Perhaps another solution would be to prescribe overly harsh sentences for crimes, and then define a list of mitigating factors, so that a judge could still retain the discretion to impose sentences (since the jury-trial requirement only applies to increases in the maximum sentence). But "political impediments" make vast revisions of any legislative scheme difficult to implement, and Breyer doubted that the mere fact that the Court ruled the Sixth Amendment demanded a legislative solution would impel many state legislatures to revamp their criminal codes in this way.

Finally, Breyer argued that legislatures needed to retain the constitutional authority to make the labelling decision between an "element" of a crime and a "sentencing factor." Without the ability to do so, legislatures cannot create "sentencing systems that are consistent with, and indeed may help to advance, the Constitution's greater fairness goals." For Breyer, those greater fairness goals are achieved when a defendant's real conduct drives the sentence he receives. Constitutional obstacles that stand in the way of this goal detract from the overall fairness of the criminal justice system.

==Effect on subsequent jurisprudence==
Although the Court expressly stated that it was not addressing the constitutionality of the Federal Sentencing Guidelines, it was hard to resist the conclusion that the Guidelines as then constituted were in jeopardy in light of the tremendous similarity between the structure of the federal Guidelines and the Washington Guidelines at issue in Blakely. Six weeks after the decision in this case, the Court agreed to review two cases involving the constitutionality of sentence enhancements under the federal Guidelines — United States v. Booker and a companion case, United States v. Fanfan — an extraordinary step for the Court to take during the summer months. The Court ordered the briefs in Booker to be submitted during the month of September 2004, and scheduled oral argument in Booker for the first day of the 2004 Term, Monday, October 4. The Court's opinion in Booker came out on January 12, 2005, and drastically changed the legal framework within which federal sentencing takes place.

Also, many states had to decide how Blakely applied to their sentencing systems. California, notably, concluded it did not affect its sentencing scheme in a case decided by the California Supreme Court called People v. Black. The U.S. Supreme Court later concluded that Blakely did apply in California, thereby overruling Black with its decision in Cunningham v. California.

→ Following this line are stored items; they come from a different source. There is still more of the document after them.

File: config.mk
export PLATFORM = sky130hd
export DESIGN_NAME = water_heater_controller
export DESIGN_NICKNAME = d
export VERILOG_FILES = /design/src/rtl/washing_machine_pkg.sv /design/src/rtl/heater_timeout_counter.sv /design/src/rtl/water_heater_controller.sv
export SDC_FILE = /design/constraint.sdc
export NUM_CORES = 1
export LEC_CHECK = 0
export ABC_AREA = 1
export BUFFER_PORTS_ARGS = -buffer_cell sky130_fd_sc_hd__buf_2
export CORE_ASPECT_RATIO = 1.2
export CORE_MARGIN = 5
export CORE_UTILIZATION = 60
export CTS_BUF_LIST = sky130_fd_sc_hd__clkbuf_4 sky130_fd_sc_hd__clkbuf_8
export DETAILED_ROUTE_END_ITERATION = 10
export PLACE_DENSITY = 0.87
export REMOVE_ABC_BUFFERS = 1
export SETUP_SLACK_MARGIN = 0.02
export SYNTH_ARGS = -nofsm -noshare
export SYNTH_HDL_FRONTEND = slang
export SYNTH_SLANG_ARGS = --single-unit
File: constraint.sdc
create_clock -name clk -period 4.55 [get_ports clk]
set_input_delay 0.91 -clock clk [delete_from_list [all_inputs] [get_ports clk]]
set_output_delay 0.91 -clock clk [all_outputs]
set_load 0.02 [all_outputs]
File: src/rtl/washing_machine_pkg.sv
// washing_machine_pkg
// Shared definitions for the water heater controller.
//   TEMP_W                  : width of temperature values in degrees C
//   HYSTERESIS_DEFAULT      : default re-heat band below target
//   TIMEOUT_CYCLES_DEFAULT  : default maximum HEATING duration in clk cycles
//   heater_state_e          : controller state encoding
//   reheat_threshold()      : target minus hysteresis, 8-bit, saturating at 0
package washing_machine_pkg;

  localparam int TEMP_W                 = 7;
  localparam int HYSTERESIS_DEFAULT     = 2;
  localparam int TIMEOUT_CYCLES_DEFAULT = 6000;

  typedef enum logic [1:0] {
    ST_IDLE    = 2'd0,
    ST_HEATING = 2'd1,
    ST_HOLD    = 2'd2,
    ST_FAULT   = 2'd3
  } heater_state_e;

  // A target at or below the band yields 0, and nothing is below 0,
  // so such targets never re-heat.
  function automatic logic [7:0] reheat_threshold(input logic [TEMP_W-1:0] target,
                                                  input logic [7:0]        hyst);
    logic [7:0] t8;
    t8 = {1'b0, target};
    if (t8 <= hyst) begin
      reheat_threshold = 8'd0;
    end else begin
      reheat_threshold = t8 - hyst;
    end
  endfunction

endpackage

File: src/rtl/heater_timeout_counter.sv
// heater_timeout_counter
// Counts cycles spent heating and flags when the limit is reached.
// Ports:
//   clk     in  : system clock
//   reset   in  : synchronous active-high reset
//   clear   in  : restart the count at zero (wins over enable)
//   enable  in  : count this cycle (controller is HEATING)
//   expired out : enable is high and the count has reached TIMEOUT_CYCLES-1
module heater_timeout_counter #(
  parameter int TIMEOUT_CYCLES = 6000
) (
  input  logic clk,
  input  logic reset,
  input  logic clear,
  input  logic enable,
  output logic expired
);

  localparam int CNT_W = $clog2(TIMEOUT_CYCLES) + 1;
  localparam logic [CNT_W-1:0] LIMIT = CNT_W'(TIMEOUT_CYCLES - 1);

  logic [CNT_W-1:0] count_q;
  logic [CNT_W-1:0] count_d;
  logic             at_limit;

  assign at_limit = (count_q == LIMIT);
  assign expired  = enable && at_limit;

  always_comb begin
    count_d = count_q;
    if (clear) begin
      count_d = '0;
    end else if (enable && !at_limit) begin
      // Saturate at the limit so a held count cannot wrap.
      count_d = count_q + 1'b1;
    end
  end

  always_ff @(posedge clk) begin
    if (reset) begin
      count_q <= '0;
    end else begin
      count_q <= count_d;
    end
  end

endmodule

File: src/rtl/water_heater_controller.sv
// water_heater_controller
// Heats water to a latched target, then holds it within a hysteresis band.
// Optional heating timeout enabled by defining HEATER_TIMEOUT_EN.
// Ports:
//   clk                  in  : system clock, rising edge
//   reset                in  : synchronous active-high reset
//   start                in  : begin a heating cycle (IDLE only)
//   stop                 in  : end the cycle or clear a fault
//   selected_temperature in  : target in degrees C, latched on start
//   measured_temperature in  : sensor reading in degrees C
//   sample_valid         in  : measured_temperature is valid this cycle
//   heater_on            out : heater element drive
//   temp_reached         out : high in HOLD
//   busy                 out : high in HEATING or HOLD
//   fault                out : high in FAULT (tied low without HEATER_TIMEOUT_EN)
//   state                out : current state encoding
module water_heater_controller
  import washing_machine_pkg::*;
#(
  parameter int HYSTERESIS     = HYSTERESIS_DEFAULT,
  parameter int TIMEOUT_CYCLES = TIMEOUT_CYCLES_DEFAULT
) (
  input  logic              clk,
  input  logic              reset,
  input  logic              start,
  input  logic              stop,
  input  logic [TEMP_W-1:0] selected_temperature,
  input  logic [TEMP_W-1:0] measured_temperature,
  input  logic              sample_valid,
  output logic              heater_on,
  output logic              temp_reached,
  output logic              busy,
  output logic              fault,
  output logic [1:0]        state
);

  heater_state_e     state_q, state_d;
  logic [TEMP_W-1:0] target_q, target_d;
  logic              heater_q, heater_d;
  logic              temp_reached_q, temp_reached_d;
  logic              busy_q, busy_d;
  logic              fault_q, fault_d;

  logic [7:0] threshold;
  logic       at_target;
  logic       below_band;
  logic       timeout_hit;

  assign threshold  = reheat_threshold(target_q, 8'(HYSTERESIS));
  assign at_target  = sample_valid && (measured_temperature >= target_q);
  assign below_band = sample_valid && ({1'b0, measured_temperature} < threshold);

`ifdef HEATER_TIMEOUT_EN
  logic counter_clear;
  assign counter_clear = (state_q == ST_IDLE) && start && !stop;

  heater_timeout_counter #(
    .TIMEOUT_CYCLES(TIMEOUT_CYCLES)
  ) u_timeout (
    .clk    (clk),
    .reset  (reset),
    .clear  (counter_clear),
    .enable (state_q == ST_HEATING),
    .expired(timeout_hit)
  );
`else
  assign timeout_hit = 1'b0;
`endif

  always_comb begin
    state_d  = state_q;
    target_d = target_q;
    heater_d = heater_q;
    case (state_q)
      ST_IDLE: begin
        heater_d = 1'b0;
        // stop wins over a same-cycle start.
        if (start && !stop) begin
          target_d = selected_temperature;
          if (selected_temperature == '0) begin
            state_d = ST_HOLD;
          end else begin
            state_d  = ST_HEATING;
            heater_d = 1'b1;
          end
        end
      end
      ST_HEATING: begin
        heater_d = 1'b1;
        if (stop) begin
          state_d  = ST_IDLE;
          heater_d = 1'b0;
        end else if (at_target) begin
          // Reaching target wins over a same-cycle timeout.
          state_d  = ST_HOLD;
          heater_d = 1'b0;
        end else if (timeout_hit) begin
          state_d  = ST_FAULT;
          heater_d = 1'b0;
        end
      end
      ST_HOLD: begin
        if (stop) begin
          state_d  = ST_IDLE;
          heater_d = 1'b0;
        end else if (at_target) begin
          heater_d = 1'b0;
        end else if (below_band) begin
          heater_d = 1'b1;
        end
      end
      ST_FAULT: begin
        heater_d = 1'b0;
        if (stop) begin
          state_d = ST_IDLE;
        end
      end
      default: begin
        state_d  = ST_IDLE;
        heater_d = 1'b0;
      end
    endcase

    // Status flags are registered from the next state so they move with it.
    temp_reached_d = (state_d == ST_HOLD);
    busy_d         = (state_d == ST_HEATING) || (state_d == ST_HOLD);
    fault_d        = (state_d == ST_FAULT);
  end

  always_ff @(posedge clk) begin
    if (reset) begin
      state_q        <= ST_IDLE;
      target_q       <= '0;
      heater_q       <= 1'b0;
      temp_reached_q <= 1'b0;
      busy_q         <= 1'b0;
      fault_q        <= 1'b0;
    end else begin
      state_q        <= state_d;
      target_q       <= target_d;
      heater_q       <= heater_d;
      temp_reached_q <= temp_reached_d;
      busy_q         <= busy_d;
      fault_q        <= fault_d;
    end
  end

  assign heater_on    = heater_q;
  assign temp_reached = temp_reached_q;
  assign busy         = busy_q;
  assign state        = state_q;
`ifdef HEATER_TIMEOUT_EN
  assign fault        = fault_q;
`else
  assign fault        = 1'b0;
`endif

endmodule
==> results of run 1 <==
==> layout make-up <==
type,instances,area [µm²],area share
multi-input cells,125,756,0.601
repair buffers,23,115,0.0915
well taps,19,23.8,0.0189
clock buffers,4,36.3,0.0289
flip-flops and latches,12,240,0.191
inverters,23,86.3,0.0687
==> critical path: cells and delay by family <==
kind	cells	cell delay [ps]
AND/OR/NAND/NOR	7	550
AO/OA/AOI/OAI	2	380
adder cells (fa/ha/maj)	2	570
buffers and inverters	1	110
==> per-stage QoR <==
stage	hold slack, ps	instances	power [mW]	area (µm²)	util
floorplan	465	160	0.271	1080	-
global placement	501	202	0.313	1220	0.683
detailed placement	502	202	0.320	1220	0.683
CTS	515	206	0.409	1260	0.704
global route	562	206	0.447	1260	0.704
finish	509	206	0.407	1260	0.704
==> cells by family after synthesis <==
group,Yosys count
AOI/OAI and AO/OA,29
xor gates and xnor gates,1
adders and majority gates,20
buffers and inverters,25
DFF,12
other,1
and+or+nand+nor,74
==> cells in the mapped netlist <==
library cell	count	area share
nand2_1	38	0.13
inv_1	22	0.075
ha_1	20	0.23
nor2_1	18	0.062
a21oi_1	16	0.073
dfxtp_1	12	0.22
nand3_1	9	0.041
o21ai_0	9	0.041
nor3_1	3	0.014
nor2_4	2	0.021
a21o_1	1	0.0069
a31o_2	1	0.0080
buf_2	1	0.0046
buf_4	1	0.0069
conb_1	1	0.0034
inv_2	1	0.0034
nand4_1	1	0.0057
nand4_4	1	0.019
nor3_2	1	0.0091
o21a_1	1	0.0069
o21bai_1	1	0.0069
or2_2	1	0.0057
xor2_1	1	0.0080
==> state kept, by name, indices dropped and copies added (netlist names) <==
signal and count:
target_q 7, state 2, busy 1, temp_reached 1, heater_on 1
==> layer usage <==
metal,global-route usage,up-vias,share of wire
met5,0,-,0
li1,-,577,-
met4,0.119,0,0.035
met1,0.196,511,0.39
met3,0.0239,11,0.063
met2,0.349,45,0.51
==> cell usage in the layout, fill, tap and decap left out, types with 2 or more instances in the layout <==
cell type  Yosys  final
clkbuf_4       0      3
o21ai_0        9      9
dfxtp_1       12     12
nor2_4         2      2
nand2_1       38     38
a21oi_1       16     16
inv_1         22     22
nor2_1        18     18
ha_1          20     20
nor3_1         3      3
nand3_1        9      9
buf_2          1     23
==> power by group through the flow <==
stage / Clock [mW] / Combinational, mW / Sequential [mW]
final: 0.0885 / 0.188 / 0.130
after global routing: 0.0963 / 0.219 / 0.132
after CTS: 0.0894 / 0.190 / 0.130
after detailed placement: 0 / 0.188 / 0.132
after global placement: 0 / 0.181 / 0.131
after floorplan: 0 / 0.130 / 0.140
==> how the worst max path moves through the flow <==
stage                                        from  endpoint  cells past startpoint
after detailed placement  measured_temperature[2]      busy                     12
after global placement    measured_temperature[2]      busy                     12
final                     measured_temperature[2]      busy                     12
after floorplan           measured_temperature[2]      busy                     13
after CTS                 measured_temperature[2]      busy                     12
after global routing      measured_temperature[2]      busy                     12
==> qor.csv, run 1 <==
stage,metric,value,unit
status,status,completed,
logic_synthesis,synth_top_family_by_area,simple AND/OR/NAND/NOR gates,
worst_hold_path,hp-class,flop to flop,
worst_hold_path,hold_depth,2,
drt,vias,1144,
placement,port-buffer-count,23,
logic_synthesis,muxShareOfSynthArea,0,
drt,drc,0,
finish,area_growth,14.9,%
power_and_ir_drop,powerDensity,323,mW/mm²
logic_synthesis,yosys.area_share.adder,0.229,
sta,fin_crit,2300,ps
worst_hold_path,min_to,target_q[0],
power_and_ir_drop,power.internal,0.242,mW
worst_setup_path,r2r-end,heater_on,
sta,timing.final.crit_share,0.507,
worst_setup_path,cp.arrival,2520,ps
cts,cts.sinks,12,
cts,cts-hold-fix-buffers,0,
floorplan,die_w,49.0,µm
drt,drt_wl_total,2430,µm
power_and_ir_drop,switching_share,0.405,
placement,dp_hpwl,2050,µm
worst_setup_path,path_class,input pin to flop,
logic_synthesis,synth_seq_cells,12,
sta,slew_viol_final,0,
floorplan,rows,17,
logic_synthesis,syn_area_per_cell,6.76,µm²
logic_synthesis,ys_seq_area_frac,0.219,
power_and_ir_drop,p_clk_frac,0.218,
worst_setup_path,r2r_start,target_q[1],
worst_setup_path,crit_slowest_cell,ha_1,
logic_synthesis,yosysWarnings,0,
floorplan,dieHeight,56.8,µm
finish,antenna_cells,0,
drt,drt.antenna.violating_nets,0,
cts,tritoncts,yes,
sta,finClkSkew,8.92,ps
sta,hold_violations,0,
flow_run,max_cap_viol_count,0,
logic_synthesis,synth_compound_gate_area_share,0.143,
power_and_ir_drop,pwr-share-seq,0.319,
drt,drt_iter0_markers,31,
floorplan,die_area,0.00278,mm²
placement,place.gp.congestion,0.939,
global_routing,grt_pass1_wl,4370,µm
worst_setup_path,r2r_cells,15,
global_routing,grt_max_degree,14,
worst_setup_path,crit_path_cell_trace,"buf_2, ha_1, nand2_1, o21ai_0, nand2_1, nand3_1, nand2_1, nand2_1, nand2_1, a21oi_1, ha_1, nor2_1",
power_and_ir_drop,ir_worst_vdd,0.245,mV
placement,place_ws,1960,ps
worst_setup_path,cp_max_fo,3,
sta,final.setup.worst_slack,2250,ps
cts,clock_path_buffers,2,
finish,final_nets,227,
sta,grt_setup_unrepaired,false,
sta,setup_viol_count_final,0,
logic_synthesis,synth.distinct_cells,23,
cts,clock_latency,290,ps
drt,drt_pass1_iterations,4,
floorplan,initial_utilization,0.613,
floorplan,io_pins,25,
global_routing,grt_pass1_vias,1144,
finish,fillers,164,
finish,drive_gt1_frac,0.182,
drt,post_drt_wl_per_cell,11.8,µm
cts,cts_root_buffer,clkbuf_4,
drt,vias_per_cell,5.55,
power_and_ir_drop,p_leak,0.676,nW
sta,setup-tns-final,0,ps
worst_setup_path,cpPeakStageDelay,300,ps
cts,cts_resized,0,
cts,htree_levels,1,
global_routing,grt_antenna_before_repair,0,
global_routing,grt.total_usage,0.189,
cts,clk_pin_slew_worst_paths,80,ps
logic_synthesis,netlist_area,0.00109,mm²
worst_setup_path,r2r_slack,2450,ps
cts,numCtsBuffers,3,
global_routing,overflow,0,
worst_setup_path,cpMostUsedCell,nand2_1,
power_and_ir_drop,switchingPower,0.165,mW
cts,postCtsSetupRepairBufs,0,
sta,max_freq,434,MHz
worst_setup_path,start_kind,input pin,
logic_synthesis,synthXorXnorAreaFrac,0.00800,
logic_synthesis,syn_inst,162,
power_and_ir_drop,power_frac_comb,0.464,
floorplan,core_area,0.00179,mm²
worst_hold_path,hp-start,target_q[0],
worst_setup_path,worstPathRequired,4770,ps
logic_synthesis,synth-simple-area-share,0.307,
worst_setup_path,end_kind,flop,
No activity file was read; power rests on OpenSTA's default activity.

==Subsequent developments==
One week before release of the opinion which invalidated Blakely's sentence, John Knodell III, the Grant County prosecutor who lost the prior case before the U.S. Supreme Court, obtained authorization for a new warrant alleging Blakely solicited a planted prison informant for the murder of Blakely's wife and daughter. Blakely is now serving 35 years in prison due to this separate case. Knodell personally prosecuted this second case against Blakely. Blakely made a claim of prosecutorial vindictiveness, asserting Knodell vindictively filed the criminal solicitation charge in retaliation for Blakely's successful appeal of his sentence in Blakely, 542 U.S. 296, 124 S. Ct. 2531, 159 L. Ed. 2d 403, but the court of appeals rejected Blakely's claim.

In response, the Washington State Legislature passed RCW 9.94A.535(3), which includes an exhaustive list of the aggravating factual scenarios which require a jury decision before aggravating factors may be applied to sentences. RCW 9.94A.535(2) lists judicial factors for which no jury trial is required.